REQUIRED ACTION >>
Among the records below, find the line that has "nor3_2,2,0.054"; from there, give the lines again exactly, and stop after the line that has "special_rdata,8".

DATASET ENTRIES Start Marker

File: src/design/pbao_pkg.sv
// Package: constants and carrier structs for the port B/C/D override logic
package pbao_pkg;

  localparam int PORT_W       = 8;
  localparam int MASK_W       = 3;
  localparam int TICK_NS      = 40;

  // Port B bit positions
  localparam int PB_SS_BIT    = 0;
  localparam int PB_SCK_BIT   = 1;
  localparam int PB_MOSI_BIT  = 2;
  localparam int PB_MISO_BIT  = 3;
  localparam int PB_OC0_BIT   = 4;
  localparam int PB_TIMER_ONE_COMPARE_A_OUT_BIT  = 5;
  localparam int PB_TIMER_ONE_COMPARE_B_OUT_BIT  = 6;
  localparam int PB_OC7_BIT   = 7;

  // Port D bit positions
  localparam int PD_SCL_BIT   = 0;
  localparam int PD_SDA_BIT   = 1;
  localparam int PD_RX_BIT    = 2;
  localparam int PD_TX_BIT    = 3;
  localparam int PD_ICP_BIT   = 4;
  localparam int PD_XCK_BIT   = 5;
  localparam int PD_T1_BIT    = 6;
  localparam int PD_T2_BIT    = 7;

  // Port C release thresholds, indexed by pin
  localparam logic [MASK_W-1:0] PC_THRESH [PORT_W] = '{
    3'h7, 3'h7, 3'h6, 3'h5, 3'h4, 3'h3, 3'h2, 3'h1};
  localparam logic [MASK_W-1:0] LEGACY_MASK = 3'h0;

  localparam logic [PORT_W-1:0] RESET_BYTE = 8'h00;

  // Port register view of one port
  typedef struct packed {
    logic [PORT_W-1:0] dir;
    logic [PORT_W-1:0] out;
  } pbao_port_regs_s;

  // Resolved pin control of one port
  typedef struct packed {
    logic [PORT_W-1:0] drive_en;
    logic [PORT_W-1:0] drive_val;
    logic [PORT_W-1:0] pullup_en;
  } pbao_pin_ctl_s;

  // Per-pin override set
  typedef struct packed {
    logic [PORT_W-1:0] pullup_override_en;
    logic [PORT_W-1:0] pullup_override_val;
    logic [PORT_W-1:0] direction_override_en;
    logic [PORT_W-1:0] direction_override_val;
    logic [PORT_W-1:0] pin_value_override_en;
    logic [PORT_W-1:0] pin_value_override_val;
    logic [PORT_W-1:0] input_enable_override_en;
    logic [PORT_W-1:0] input_enable_override_val;
  } pbao_ovr_s;

  // SPI side
  typedef struct packed {
    logic serial_periph_on;
    logic serial_master_select;
    logic slave_out;
    logic serial_master_out_path;
    logic sck_out;
  } pbao_spi_s;

  typedef struct packed {
    logic serial_master_in_path;
    logic slave_in;
    logic sck_in;
    logic ss_in;
    logic slave_active;
  } pbao_spi_in_s;

  // Timer compare outputs, port B bits 7..4
  typedef struct packed {
    logic timer_two_compare_out;
    logic timer_two_compare_en;
    logic timer_one_compare_c_out;
    logic timer_one_compare_c_en;
    logic timer_one_compare_b_out;
    logic timer_one_compare_b_en;
    logic timer_one_compare_a_out;
    logic timer_one_compare_a_en;
    logic timer_zero_compare_out;
    logic timer_zero_compare_en;
  } pbao_cmp_s;

  // Port D peripherals
  typedef struct packed {
    logic usart_b_sync_mode;
    logic usart_b_sync_clock;
    logic uart_b_tx_on;
    logic uart_b_transmit;
    logic uart_b_rx_on;
    logic twi_on;
    logic sda_out;
    logic scl_out;
    logic [3:0] ext_irq_on;
  } pbao_pd_s;

  typedef struct packed {
    logic timer_two_clock_in;
    logic timer_one_clock_in;
    logic timer_one_capture_in;
    logic usart_b_clock_in;
    logic uart_b_receive;
    logic sda_in;
    logic scl_in;
    logic [3:0] ext_irq_in;
  } pbao_pd_in_s;

endpackage

File: src/design/pbao_in_sync.sv
// Input register stage for the three ports' pin levels
`timescale 1ns/100ps
module pbao_in_sync (
  input  wire logic        clk,
  input  wire logic        reset,
  input  wire logic [23:0] pins_in,
  output logic [23:0]      pins_q
);
  import pbao_pkg::*;

  typedef struct packed {
    logic [23:0] q;
  } pbao_sync_state_s;

  pbao_sync_state_s state_reg;
  pbao_sync_state_s state_next;

  always_comb begin
    state_next   = state_reg;
    state_next.q = pins_in;
    if (reset) begin
      state_next.q = {3{RESET_BYTE}};
    end
  end

  always_ff @(posedge clk) begin
    state_reg <= state_next;
  end

  assign pins_q = state_reg.q;

endmodule

File: src/design/pbao_pin_resolve.sv
// Per-port override resolver: merges override set with port registers
`timescale 1ns/100ps
module pbao_pin_resolve (
  input  pbao_pkg::pbao_port_regs_s regs,
  input  pbao_pkg::pbao_ovr_s       ovr,
  input  wire logic                 global_pullup_off,
  input  wire logic [7:0]           pin_in,
  output pbao_pkg::pbao_pin_ctl_s   ctl,
  output logic [7:0]                din
);
  import pbao_pkg::*;

  genvar i;
  generate
    for (i = 0; i < PORT_W; i++) begin : g_pin
      logic dir_eff;
      logic val_eff;
      logic ie_eff;
      assign dir_eff = ovr.direction_override_en[i] ?
                       ovr.direction_override_val[i] : regs.dir[i];
      assign val_eff = ovr.pin_value_override_en[i] ?
                       ovr.pin_value_override_val[i] : regs.out[i];
      assign ie_eff  = ovr.input_enable_override_en[i] ?
                       ovr.input_enable_override_val[i] : 1'b1;
      assign ctl.drive_en[i]  = dir_eff;
      assign ctl.drive_val[i] = val_eff;
      // Pull-up from the override where enabled, else only on an input pin with its out bit set
      assign ctl.pullup_en[i] = ovr.pullup_override_en[i] ?
                                ovr.pullup_override_val[i] :
                                (~dir_eff & regs.out[i] & ~global_pullup_off);
      assign din[i] = pin_in[i] & ie_eff;
    end
  endgenerate

endmodule
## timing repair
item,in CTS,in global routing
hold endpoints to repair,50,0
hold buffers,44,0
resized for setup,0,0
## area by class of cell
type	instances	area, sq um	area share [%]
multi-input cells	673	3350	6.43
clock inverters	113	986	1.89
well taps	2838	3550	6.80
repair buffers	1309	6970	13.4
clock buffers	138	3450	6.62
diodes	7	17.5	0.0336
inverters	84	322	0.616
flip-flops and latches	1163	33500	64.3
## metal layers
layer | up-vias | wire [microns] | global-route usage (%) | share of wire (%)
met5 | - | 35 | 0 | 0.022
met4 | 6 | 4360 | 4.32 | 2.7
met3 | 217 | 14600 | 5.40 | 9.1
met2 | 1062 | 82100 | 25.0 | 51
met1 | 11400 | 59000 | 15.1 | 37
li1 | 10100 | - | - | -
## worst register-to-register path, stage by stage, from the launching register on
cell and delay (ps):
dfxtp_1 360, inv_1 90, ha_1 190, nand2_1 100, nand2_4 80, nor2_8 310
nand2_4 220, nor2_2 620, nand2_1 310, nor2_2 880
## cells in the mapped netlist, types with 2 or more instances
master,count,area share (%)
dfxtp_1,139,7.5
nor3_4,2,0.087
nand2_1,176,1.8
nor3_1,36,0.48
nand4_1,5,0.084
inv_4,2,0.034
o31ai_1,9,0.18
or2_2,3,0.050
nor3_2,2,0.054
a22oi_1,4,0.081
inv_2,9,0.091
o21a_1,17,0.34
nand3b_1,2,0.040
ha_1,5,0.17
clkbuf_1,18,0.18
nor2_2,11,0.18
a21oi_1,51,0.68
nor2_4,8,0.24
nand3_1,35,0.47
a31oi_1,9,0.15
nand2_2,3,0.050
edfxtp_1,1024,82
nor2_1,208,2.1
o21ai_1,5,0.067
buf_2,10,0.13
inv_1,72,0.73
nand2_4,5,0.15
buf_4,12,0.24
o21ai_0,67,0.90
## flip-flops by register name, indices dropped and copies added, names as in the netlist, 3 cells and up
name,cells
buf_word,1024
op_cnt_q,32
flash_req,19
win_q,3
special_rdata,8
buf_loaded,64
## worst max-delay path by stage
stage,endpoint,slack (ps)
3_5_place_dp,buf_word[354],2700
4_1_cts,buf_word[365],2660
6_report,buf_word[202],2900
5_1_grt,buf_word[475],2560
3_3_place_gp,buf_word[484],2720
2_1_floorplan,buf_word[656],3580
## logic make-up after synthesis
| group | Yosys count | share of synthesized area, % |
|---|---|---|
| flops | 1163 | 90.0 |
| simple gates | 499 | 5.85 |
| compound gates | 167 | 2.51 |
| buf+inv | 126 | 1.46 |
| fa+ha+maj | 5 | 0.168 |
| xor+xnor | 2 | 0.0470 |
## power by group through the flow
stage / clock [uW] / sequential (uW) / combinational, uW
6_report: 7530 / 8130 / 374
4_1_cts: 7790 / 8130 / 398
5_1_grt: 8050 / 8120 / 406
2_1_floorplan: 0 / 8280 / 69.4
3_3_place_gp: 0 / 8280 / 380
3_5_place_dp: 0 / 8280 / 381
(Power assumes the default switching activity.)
`src/core/bus_matrix_pkg.sv`:
```
package bus_matrix_pkg;

   // ------------------------------------------------------------
   // port counts and widths
   // ------------------------------------------------------------
   localparam int NUM_MASTERS = 4;
   localparam int NUM_SLAVES = 5;
   localparam int ADDR_W = 32;
   localparam int DATA_W = 32;

   // ------------------------------------------------------------
   // master numbering
   // ------------------------------------------------------------
   localparam int M_CPU_INSTR_DATA = 0;
   localparam int M_CPU_SYSTEM = 1;
   localparam int M_PERIPHERAL_DMA = 2;
   localparam int M_CRC_CALC = 3;

   // ------------------------------------------------------------
   // slave numbering
   // ------------------------------------------------------------
   localparam int S_SRAM = 0;
   localparam int S_ROM = 1;
   localparam int S_FLASH = 2;
   localparam int S_EXT_BUS = 3;
   localparam int S_PERIPH_BRIDGE = 4;

   // ------------------------------------------------------------
   // address map, shared by every master decoder
   // ------------------------------------------------------------
   localparam logic [NUM_SLAVES-1:0][ADDR_W-1:0] SLAVE_BASE = {
      32'h6000_0000,   // peripheral bridge
      32'h4000_0000,   // external bus
      32'h0040_0000,
      32'h0080_0000,
      32'h2000_0000};
   localparam logic [NUM_SLAVES-1:0][ADDR_W-1:0] SLAVE_MASK = {
      32'he000_0000,
      32'he000_0000,
      32'hffe0_0000,
      32'hffc0_0000,
      32'he000_0000};

   // ------------------------------------------------------------
   // connectivity map, one bit per slave, index = master
   // ------------------------------------------------------------
   localparam logic [NUM_MASTERS-1:0][NUM_SLAVES-1:0] PATH_OK = {
      5'h0f,   // crc: sram, rom, flash, ext bus
      5'h1b,   // dma: sram, rom, ext bus, bridge
      5'h19,   // cpu system: sram, ext bus, bridge
      5'h06};  // cpu instr/data: rom, flash

   // ------------------------------------------------------------
   // arbiter states
   // ------------------------------------------------------------
   typedef enum logic {
      ARB_IDLE = 1'b0,
      ARB_BUSY = 1'b1
   } arb_state_t;

   // one-hot slave hit for an address
   function automatic logic [NUM_SLAVES-1:0] decode(input logic [ADDR_W-1:0] addr);
      logic [NUM_SLAVES-1:0] hit;
      hit = '0;
      for (int s = 0; s < NUM_SLAVES; s++)
      begin
         hit[s] = ((addr & SLAVE_MASK[s]) == SLAVE_BASE[s]);
      end
      return hit;
   endfunction : decode

endpackage : bus_matrix_pkg

```
`src/core/bus_matrix_four_by_five.sv`:
```
`timescale 1ns/10ps
`default_nettype none

// Function
// - Four masters may each run a transfer at once as long as each targets a free slave.
// - Every master port has its own address decoder and all decode addresses identically.
// - Masters are 0 cpu instr/data, 1 cpu system, 2 peripheral dma, 3 crc calculator.
// - Five slave ports each have an independent arbiter whose scheme may differ per slave.
// - Slaves are 0 sram, 1 rom, 2 flash, 3 external bus interface, 4 peripheral bridge.
// - Cpu instr/data reaches only rom and flash; cpu system only sram, ext bus and bridge.
// - Dma reaches all but flash; crc calculator reaches all but the peripheral bridge.
// - A path missing from the connectivity map can carry no transfer.
// - Peripherals behind the bridge run on the master clock that drives the matrix.
module bus_matrix_four_by_five #(
   parameter logic [bus_matrix_pkg::NUM_SLAVES-1:0] SLAVE_ROUND_ROBIN = 5'h00
) (
   // master clock and reset
   input wire logic clk_i,
   input wire logic rst_i,
   // master ports
   input wire logic [bus_matrix_pkg::NUM_MASTERS-1:0] m_req_i,
   input wire logic [bus_matrix_pkg::NUM_MASTERS-1:0][bus_matrix_pkg::ADDR_W-1:0] m_addr_i,
   input wire logic [bus_matrix_pkg::NUM_MASTERS-1:0] m_write_i,
   input wire logic [bus_matrix_pkg::NUM_MASTERS-1:0][bus_matrix_pkg::DATA_W-1:0] m_wdata_i,
   output logic [bus_matrix_pkg::NUM_MASTERS-1:0] m_done_o,
   output logic [bus_matrix_pkg::NUM_MASTERS-1:0] m_err_o,
   output logic [bus_matrix_pkg::NUM_MASTERS-1:0][bus_matrix_pkg::DATA_W-1:0] m_rdata_o,
   // slave ports
   output logic [bus_matrix_pkg::NUM_SLAVES-1:0] s_sel_o,
   output logic [bus_matrix_pkg::NUM_SLAVES-1:0][bus_matrix_pkg::ADDR_W-1:0] s_addr_o,
   output logic [bus_matrix_pkg::NUM_SLAVES-1:0] s_write_o,
   output logic [bus_matrix_pkg::NUM_SLAVES-1:0][bus_matrix_pkg::DATA_W-1:0] s_wdata_o,
   input wire logic [bus_matrix_pkg::NUM_SLAVES-1:0] s_ready_i,
   input wire logic [bus_matrix_pkg::NUM_SLAVES-1:0][bus_matrix_pkg::DATA_W-1:0] s_rdata_i
);

   localparam int NM = bus_matrix_pkg::NUM_MASTERS;
   localparam int NS = bus_matrix_pkg::NUM_SLAVES;

   logic [NM-1:0] active;
   logic [NM-1:0] pend;
   logic [NM-1:0][NS-1:0] hit;
   logic [NM-1:0] legal;
   logic [NS-1:0][NM-1:0] arb_req;
   logic [NS-1:0][NM-1:0] grant;
   logic [NS-1:0][NM-1:0] owner;
   logic [NS-1:0] busy;
   logic [NS-1:0] finish;
   logic [NM-1:0] served;
   logic [NM-1:0][bus_matrix_pkg::DATA_W-1:0] served_data;

   // ------------------------------------------------------------
   // per-master decoders
   // ------------------------------------------------------------
   // a master waiting for an answer, not yet served, not in its done cycle
   assign pend = m_req_i & ~active & ~m_done_o;

   always_comb
   begin
      for (int m = 0; m < NM; m++)
      begin
         // same shared decode function for every master
         hit[m] = bus_matrix_pkg::decode(m_addr_i[m]);
         // index m follows the fixed master numbering
         legal[m] = |(hit[m] & bus_matrix_pkg::PATH_OK[m]);
      end
   end

   // ------------------------------------------------------------
   // request routing to the slave arbiters
   // ------------------------------------------------------------
   always_comb
   begin
      for (int s = 0; s < NS; s++)
      begin
         for (int m = 0; m < NM; m++)
         begin
            // unwired paths never reach an arbiter
            arb_req[s][m] = pend[m] & hit[m][s] & bus_matrix_pkg::PATH_OK[m][s];
         end
         finish[s] = busy[s] & s_sel_o[s] & s_ready_i[s];
      end
   end

   // ------------------------------------------------------------
   // one arbiter per slave
   // ------------------------------------------------------------
   for (genvar s = 0; s < NS; s++)
   begin : g_arb
      // scheme chosen per slave
      slave_arbiter #(
         .NUM_REQ(NM),
         .ROUND_ROBIN(SLAVE_ROUND_ROBIN[s])
      ) u_arb (
         .clk_i(clk_i),
         .rst_i(rst_i),
         .req_i(arb_req[s]),
         .done_i(finish[s]),
         .grant_o(grant[s]),
         .owner_o(owner[s]),
         .busy_o(busy[s])
      );
   end

   // ------------------------------------------------------------
   // slave side: request forwarded from the granted master
   // ------------------------------------------------------------
   // slave index s follows the fixed slave numbering; the bridge port
   // toggles on clk_i like every other slave port
   always_ff @(posedge clk_i)
   begin
      if (rst_i)
      begin
         s_sel_o <= '0;
         s_addr_o <= '0;
         s_write_o <= '0;
         s_wdata_o <= '0;
      end
      else
      begin
         for (int s = 0; s < NS; s++)
         begin
            if (finish[s])
            begin
               s_sel_o[s] <= 1'b0;
            end
            for (int m = 0; m < NM; m++)
            begin
               if (grant[s][m])
               begin
                  s_sel_o[s] <= 1'b1;
                  s_addr_o[s] <= m_addr_i[m];
                  s_write_o[s] <= m_write_i[m];
                  s_wdata_o[s] <= m_wdata_i[m];
               end
            end
         end
      end
   end

   // ------------------------------------------------------------
   // master side: in-flight tracking
   // ------------------------------------------------------------
   always_ff @(posedge clk_i)
   begin
      if (rst_i)
      begin
         active <= '0;
      end
      else
      begin
         for (int m = 0; m < NM; m++)
         begin
            for (int s = 0; s < NS; s++)
            begin
               if (finish[s] && owner[s][m])
               begin
                  active[m] <= 1'b0;
               end
               if (grant[s][m])
               begin
                  active[m] <= 1'b1;
               end
            end
         end
      end
   end

   // ------------------------------------------------------------
   // master side: completion routed back from the owning slave
   // ------------------------------------------------------------
   always_comb
   begin
      served = '0;
      served_data = '0;
      for (int m = 0; m < NM; m++)
      begin
         for (int s = 0; s < NS; s++)
         begin
            // a master owns one slave at most, so or-ing the data is safe
            if (finish[s] && owner[s][m])
            begin
               served[m] = 1'b1;
               served_data[m] = served_data[m] | s_rdata_i[s];
            end
         end
      end
   end

   // ------------------------------------------------------------
   // master side: answers
   // ------------------------------------------------------------
   always_ff @(posedge clk_i)
   begin
      if (rst_i)
      begin
         m_done_o <= '0;
         m_err_o <= '0;
         m_rdata_o <= '0;
      end
      else
      begin
         for (int m = 0; m < NM; m++)
         begin
            m_done_o[m] <= 1'b0;
            m_err_o[m] <= 1'b0;
            // unmapped address or forbidden path ends at once with error
            if (pend[m] && !legal[m])
            begin
               m_done_o[m] <= 1'b1;
               m_err_o[m] <= 1'b1;
            end
            if (served[m])
            begin
               m_done_o[m] <= 1'b1;
               m_rdata_o[m] <= served_data[m];
            end
         end
      end
   end

endmodule : bus_matrix_four_by_five

`default_nettype wire

```
`src/core/slave_arbiter.sv`:
```
`timescale 1ns/10ps
`default_nettype none

module slave_arbiter #(
   parameter int NUM_REQ = 4,
   parameter bit ROUND_ROBIN = 1'b0
) (
   // clock and reset
   input wire logic clk_i,
   input wire logic rst_i,
   // requests and completion
   input wire logic [NUM_REQ-1:0] req_i,
   input wire logic done_i,
   // grant
   output logic [NUM_REQ-1:0] grant_o,
   output logic [NUM_REQ-1:0] owner_o,
   output logic busy_o
);

   bus_matrix_pkg::arb_state_t state;
   logic [NUM_REQ-1:0] owner;
   logic [NUM_REQ-1:0] last;
   logic [NUM_REQ-1:0] winner;

   // ------------------------------------------------------------
   // winner selection: fixed low-index first, or rotating
   // ------------------------------------------------------------
   always_comb
   begin
      int idx;
      winner = '0;
      idx = 0;
      for (int k = NUM_REQ - 1; k >= 0; k--)
      begin
         if (ROUND_ROBIN)
         begin
            idx = 0;
            for (int j = 0; j < NUM_REQ; j++)
            begin
               if (last[j])
               begin
                  idx = j;
               end
            end
            idx = (idx + 1 + k) % NUM_REQ;
         end
         else
         begin
            idx = k;
         end
         if (req_i[idx])
         begin
            winner = '0;
            winner[idx] = 1'b1;
         end
      end
   end

   // only one grant while idle
   assign grant_o = (state == bus_matrix_pkg::ARB_IDLE) ? winner : '0;
   assign owner_o = owner;
   assign busy_o = (state == bus_matrix_pkg::ARB_BUSY);

   // ------------------------------------------------------------
   // ownership held until the transfer completes
   // ------------------------------------------------------------
   always_ff @(posedge clk_i)
   begin
      if (rst_i)
      begin
         state <= bus_matrix_pkg::ARB_IDLE;
         owner <= '0;
         last <= '0;
      end
      else
      begin
         case (state)
            bus_matrix_pkg::ARB_IDLE:
            begin
               if (|winner)
               begin
                  state <= bus_matrix_pkg::ARB_BUSY;
                  owner <= winner;
                  last <= winner;
               end
            end
            bus_matrix_pkg::ARB_BUSY:
            begin
               if (done_i)
               begin
                  state <= bus_matrix_pkg::ARB_IDLE;
                  owner <= '0;
               end
            end
            default:
            begin
               state <= bus_matrix_pkg::ARB_IDLE;
               owner <= '0;
            end
         endcase
      end
   end

endmodule : slave_arbiter

`default_nettype wire

```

DATASET ENTRIES End Marker

EXERCISE ANSWER >>
nor3_2,2,0.054
a22oi_1,4,0.081
inv_2,9,0.091
o21a_1,17,0.34
nand3b_1,2,0.040
ha_1,5,0.17
clkbuf_1,18,0.18
nor2_2,11,0.18
a21oi_1,51,0.68
nor2_4,8,0.24
nand3_1,35,0.47
a31oi_1,9,0.15
nand2_2,3,0.050
edfxtp_1,1024,82
nor2_1,208,2.1
o21ai_1,5,0.067
buf_2,10,0.13
inv_1,72,0.73
nand2_4,5,0.15
buf_4,12,0.24
o21ai_0,67,0.90
## flip-flops by register name, indices dropped and copies added, names as in the netlist, 3 cells and up
name,cells
buf_word,1024
op_cnt_q,32
flash_req,19
win_q,3
special_rdata,8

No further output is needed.